Nothing past the line containing "or issuing bursts." belongs in the output. Copy exactly every line of the data below from the first up to and including it.

────

===== src/rtl/s2d_pkg.sv =====
// Package: shared types for the two-dimensional strided address generator.
// Assumes: nothing beyond IEEE 1800-2017.
package s2d_pkg;

    // Sequencer state: idle waiting for a request, or issuing bursts.
    typedef enum logic {
        ST_IDLE = 1'b0,
        ST_RUN  = 1'b1
    } s2d_state_e;

endpackage


===== src/rtl/s2d_burst_calc.sv =====
// Module: s2d_burst_calc
// Sizes the next burst: the smallest of the bytes left in the current row,
// the largest burst allowed, and the room left before the next page boundary.
// Assumes: the address and row_left are multiples of the beat size, and
// CNT_W is wider than BOUND_LOG2.
module s2d_burst_calc #(
    parameter int CNT_W      = 17,
    parameter int BEAT_LOG2  = 2,
    parameter int MAX_BEATS  = 16,
    parameter int BOUND_LOG2 = 12,
    parameter int BLEN_W     = 4
) (
    input  logic [BOUND_LOG2-1:0] addr_lo,
    input  logic [CNT_W-1:0]      row_left,
    output logic [CNT_W-1:0]      step_bytes,
    output logic [BLEN_W-1:0]     len_m1
);

    localparam int BOUND_BYTES = 1 << BOUND_LOG2;
    localparam int MAX_BYTES   = MAX_BEATS << BEAT_LOG2;
    localparam logic [CNT_W-1:0] BOUND_C = CNT_W'(BOUND_BYTES);
    localparam logic [CNT_W-1:0] MAX_C   = CNT_W'(MAX_BYTES);

    logic [CNT_W-1:0] room;
    logic [CNT_W-1:0] capped;
    logic [CNT_W-1:0] beats;

    // Pick the limiting distance and encode it as beats minus one.
    always_comb begin
        room       = BOUND_C - CNT_W'(addr_lo);
        capped     = (row_left < MAX_C) ? row_left : MAX_C;
        step_bytes = (room < capped) ? room : capped;
        beats      = step_bytes >> BEAT_LOG2;
        len_m1     = BLEN_W'(beats - CNT_W'(1));
    end

endmodule


===== src/rtl/s2d_walker.sv =====
// Module: s2d_walker
// Holds the captured request and walks the rectangle: the current address,
// the start of the current row, the bytes left in the row and the rows left.
// Assumes: load, relaunch and advance are never high together (the
// sequencer guarantees this), and step_bytes is never zero while advancing.
module s2d_walker #(
    parameter int ADDR_W = 32,
    parameter int XLEN_W = 16,
    parameter int YLEN_W = 16,
    parameter int ID_W   = 4,
    parameter int CNT_W  = XLEN_W + 1
) (
    input  logic              clk,
    input  logic              rst_n,
    input  logic              load,
    input  logic              relaunch,
    input  logic              advance,
    input  logic [ADDR_W-1:0] in_addr,
    input  logic [XLEN_W-1:0] in_xlen_m1,
    input  logic [YLEN_W-1:0] in_ylen_m1,
    input  logic [ADDR_W-1:0] in_stride,
    input  logic              in_cyclic,
    input  logic [ID_W-1:0]   in_id,
    input  logic [CNT_W-1:0]  step_bytes,
    output logic [ADDR_W-1:0] cur,
    output logic [CNT_W-1:0]  row_left,
    output logic              row_end,
    output logic              last_row,
    output logic              cfg_cyclic,
    output logic [ID_W-1:0]   cfg_id
);

    logic [ADDR_W-1:0] cfg_addr;
    logic [XLEN_W-1:0] cfg_xlen_m1;
    logic [YLEN_W-1:0] cfg_ylen_m1;
    logic [ADDR_W-1:0] cfg_stride;
    logic [ADDR_W-1:0] row_base;
    logic [YLEN_W-1:0] rows_left;
    logic [ADDR_W-1:0] next_row;
    logic [CNT_W-1:0]  row_bytes;

    // Decode where the walk stands relative to the row and the rectangle.
    always_comb begin
        row_end   = (step_bytes == row_left);
        last_row  = (rows_left == '0);
        next_row  = row_base + cfg_stride;
        row_bytes = CNT_W'(cfg_xlen_m1) + CNT_W'(1);
    end

    // Capture the request fields when a new request is taken.
    always_ff @(posedge clk) begin
        if (!rst_n) begin
            cfg_addr    <= '0;
            cfg_xlen_m1 <= '0;
            cfg_ylen_m1 <= '0;
            cfg_stride  <= '0;
            cfg_cyclic  <= 1'b0;
            cfg_id      <= '0;
        end else if (load) begin
            cfg_addr    <= in_addr;
            cfg_xlen_m1 <= in_xlen_m1;
            cfg_ylen_m1 <= in_ylen_m1;
            cfg_stride  <= in_stride;
            cfg_cyclic  <= in_cyclic;
            cfg_id      <= in_id;
        end
    end

    // Move the walk position: start, restart, next burst or next row.
    always_ff @(posedge clk) begin
        if (!rst_n) begin
            cur       <= '0;
            row_base  <= '0;
            row_left  <= '0;
            rows_left <= '0;
        end else if (load) begin
            cur       <= in_addr;
            row_base  <= in_addr;
            row_left  <= CNT_W'(in_xlen_m1) + CNT_W'(1);
            rows_left <= in_ylen_m1;
        end else if (relaunch) begin
            cur       <= cfg_addr;
            row_base  <= cfg_addr;
            row_left  <= row_bytes;
            rows_left <= cfg_ylen_m1;
        end else if (advance) begin
            if (row_end) begin
                cur       <= next_row;
                row_base  <= next_row;
                row_left  <= row_bytes;
                rows_left <= rows_left - YLEN_W'(1);
            end else begin
                cur      <= cur + ADDR_W'(step_bytes);
                row_left <= row_left - step_bytes;
            end
        end
    end


    adv_not_last_chk: assert property (@(posedge clk) disable iff (!rst_n)
        advance |-> !(row_end && last_row));


    row_step_chk: assert property (@(posedge clk) disable iff (!rst_n)
        (advance && row_end) |=> (cur == row_base));

endmodule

────

● Your solution:
===== src/rtl/s2d_pkg.sv =====
// Package: shared types for the two-dimensional strided address generator.
// Assumes: nothing beyond IEEE 1800-2017.
package s2d_pkg;

    // Sequencer state: idle waiting for a request, or issuing bursts.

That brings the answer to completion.